A heterozygous mutation of c.G680A on exon 7 was discovered in Patient 6, accompanied by a Gly227Asp substitution. The same mutation was previously reported by May Sanyoura et al. in the US Monogenic Diabetes Registry [42]. Additionally, our patient had a history of intrauterine growth restriction (IUGR). It is believed that IUGR may be a result of reduced insulin secretion in the fetus inheriting the mutation [43]. Hattersley AT et al. analyzed the centile and absolute birth weight of the fetus and found a correlation between gender, gestational age, and both fetal and maternal mutations with birth weight [43]. They also noted that isolated or additive GCK mutations can impact insulin secretion and the birth weight of the fetus.

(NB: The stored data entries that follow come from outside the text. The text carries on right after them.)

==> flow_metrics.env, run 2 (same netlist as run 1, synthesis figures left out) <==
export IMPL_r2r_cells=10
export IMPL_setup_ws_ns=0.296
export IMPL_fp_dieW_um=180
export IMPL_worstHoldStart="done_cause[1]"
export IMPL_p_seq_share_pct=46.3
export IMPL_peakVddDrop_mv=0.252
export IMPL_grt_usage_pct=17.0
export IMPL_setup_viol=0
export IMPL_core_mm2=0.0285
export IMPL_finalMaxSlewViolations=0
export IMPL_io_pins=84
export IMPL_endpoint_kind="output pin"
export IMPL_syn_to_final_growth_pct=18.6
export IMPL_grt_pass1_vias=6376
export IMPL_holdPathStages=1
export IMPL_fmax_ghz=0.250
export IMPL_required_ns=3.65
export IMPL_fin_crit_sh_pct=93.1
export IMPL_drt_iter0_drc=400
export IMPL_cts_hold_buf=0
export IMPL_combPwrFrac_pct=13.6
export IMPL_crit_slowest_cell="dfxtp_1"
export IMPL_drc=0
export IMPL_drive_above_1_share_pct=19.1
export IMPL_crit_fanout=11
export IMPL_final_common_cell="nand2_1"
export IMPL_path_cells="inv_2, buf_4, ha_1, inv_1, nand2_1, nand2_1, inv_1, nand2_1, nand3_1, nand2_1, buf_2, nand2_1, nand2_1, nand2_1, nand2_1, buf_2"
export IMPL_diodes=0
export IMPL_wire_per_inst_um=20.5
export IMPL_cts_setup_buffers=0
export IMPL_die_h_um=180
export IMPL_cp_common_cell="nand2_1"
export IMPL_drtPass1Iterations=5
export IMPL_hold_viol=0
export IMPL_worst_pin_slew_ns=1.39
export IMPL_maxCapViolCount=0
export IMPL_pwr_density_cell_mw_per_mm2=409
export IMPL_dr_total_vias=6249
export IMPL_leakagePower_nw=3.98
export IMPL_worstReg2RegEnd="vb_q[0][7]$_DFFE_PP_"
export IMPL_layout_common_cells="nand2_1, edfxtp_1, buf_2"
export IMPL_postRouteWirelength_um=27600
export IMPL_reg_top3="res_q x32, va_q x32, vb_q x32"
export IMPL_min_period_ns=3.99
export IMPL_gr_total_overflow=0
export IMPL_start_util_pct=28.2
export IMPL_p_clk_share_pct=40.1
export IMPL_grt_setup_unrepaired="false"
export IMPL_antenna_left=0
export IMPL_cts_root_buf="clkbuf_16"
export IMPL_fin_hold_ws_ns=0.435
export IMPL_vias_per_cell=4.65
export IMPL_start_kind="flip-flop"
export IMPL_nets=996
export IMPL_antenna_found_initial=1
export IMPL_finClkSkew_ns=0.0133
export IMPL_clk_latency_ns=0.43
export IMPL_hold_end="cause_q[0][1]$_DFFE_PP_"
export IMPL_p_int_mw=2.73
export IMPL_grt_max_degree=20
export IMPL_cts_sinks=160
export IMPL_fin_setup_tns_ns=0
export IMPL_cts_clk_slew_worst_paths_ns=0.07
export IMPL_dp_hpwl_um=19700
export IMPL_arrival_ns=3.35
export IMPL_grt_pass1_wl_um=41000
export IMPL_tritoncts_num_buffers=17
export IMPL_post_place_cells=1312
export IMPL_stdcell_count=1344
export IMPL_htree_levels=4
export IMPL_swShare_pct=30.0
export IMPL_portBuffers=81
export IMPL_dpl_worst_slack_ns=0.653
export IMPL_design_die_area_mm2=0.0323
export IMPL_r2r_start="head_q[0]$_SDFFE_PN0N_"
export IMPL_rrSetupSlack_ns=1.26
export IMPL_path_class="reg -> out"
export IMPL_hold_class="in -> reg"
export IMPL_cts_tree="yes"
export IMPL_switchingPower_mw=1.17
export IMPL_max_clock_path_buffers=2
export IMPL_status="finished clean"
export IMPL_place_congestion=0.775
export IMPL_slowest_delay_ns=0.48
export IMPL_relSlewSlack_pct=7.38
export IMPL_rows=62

It is important to note that approximately half of MODY patients do not meet the diagnostic criteria, therefore genetic screening should be performed. Sanger sequencing is considered the gold standard for detecting single gene mutations due to its high sensitivity (>99%). It is recommended that only patients who meet the diagnostic criteria should be evaluated for GCK mutations [44]. The use of IFGT and OGTT can help determine the level of hyperglycemia and identify suitable candidates for GCK screening.

Additionally, FBS and HbA1c levels in the patient's parents can be used to increase the accuracy of a MODY 2 diagnosis. It is common for families of MODY 2 patients to have impaired fasting plasma glucose (FPG) or a history of diabetes [35, 45]. Laboratory findings such as OGTT < 3mmol/L, HbA1c levels of 5.8%-7.6%, and FBS levels of 5.4-8.3mmol/L can further support the diagnosis of MODY 2 [44]. Considering the nature of the disease, the decision to treat patients with MODY 2 can be a controversial one [46]. Various factors come into play, such as age, BMI, patient preferences, financial and psychological issues, as well as changes in HbA1c and OGTT [47]. In cases where the mutation of GCK is heterozygous, MODY 2 patients tend to respond well to diet and oral hypoglycemic agents (OHA). However, if the mutation is homozygous, it can lead to permanent neonatal diabetes mellitus (PNDM), requiring insulin treatment [48]. According to a study conducted by Zhou Y et al., out of 110 Asian MODY 2 patients, 85.5% were successfully managed with diet alone. Only 13% required insulin or OHA, and just one patient (1.5%) needed both insulin and OHA. It has been reported that diet is sufficient for managing MODY 2, however OHA and insulin are generally not necessary except in rare cases. Because insulin treatment can cause weight gain and increase the risk of insulin resistance [44]. The low efficacy of anti-diabetic agents in these patients can be attributed to the fact that insulin secretion is directly proportional to the amount of glucose sensed by beta cells [49].

Conclusion

In conclusion, we have described six cases of MODY 2 and discussed their clinical findings and mutations. The current approach to evaluating children with incidental hyperglycemia using diagnostic criteria is incomplete. It is important to note that hyperglycemic symptoms, insulin resistance, and the presence of autoantibodies do not rule out MODY 2 diagnosis. Therefore, genetic analysis should be considered to confirm MODY 2 diagnosis. Screening is also recommended as it can help reduce treatment costs and complications. Differentiating between MODY 2 and other types of diabetes is valuable because misdiagnosis can significantly impact patient's prognosis and management. Acknowledgment:Hereby, we sincerely appreciate the collaborators who helped us completing this project, especially Daniel Zamanfar for conducting the study.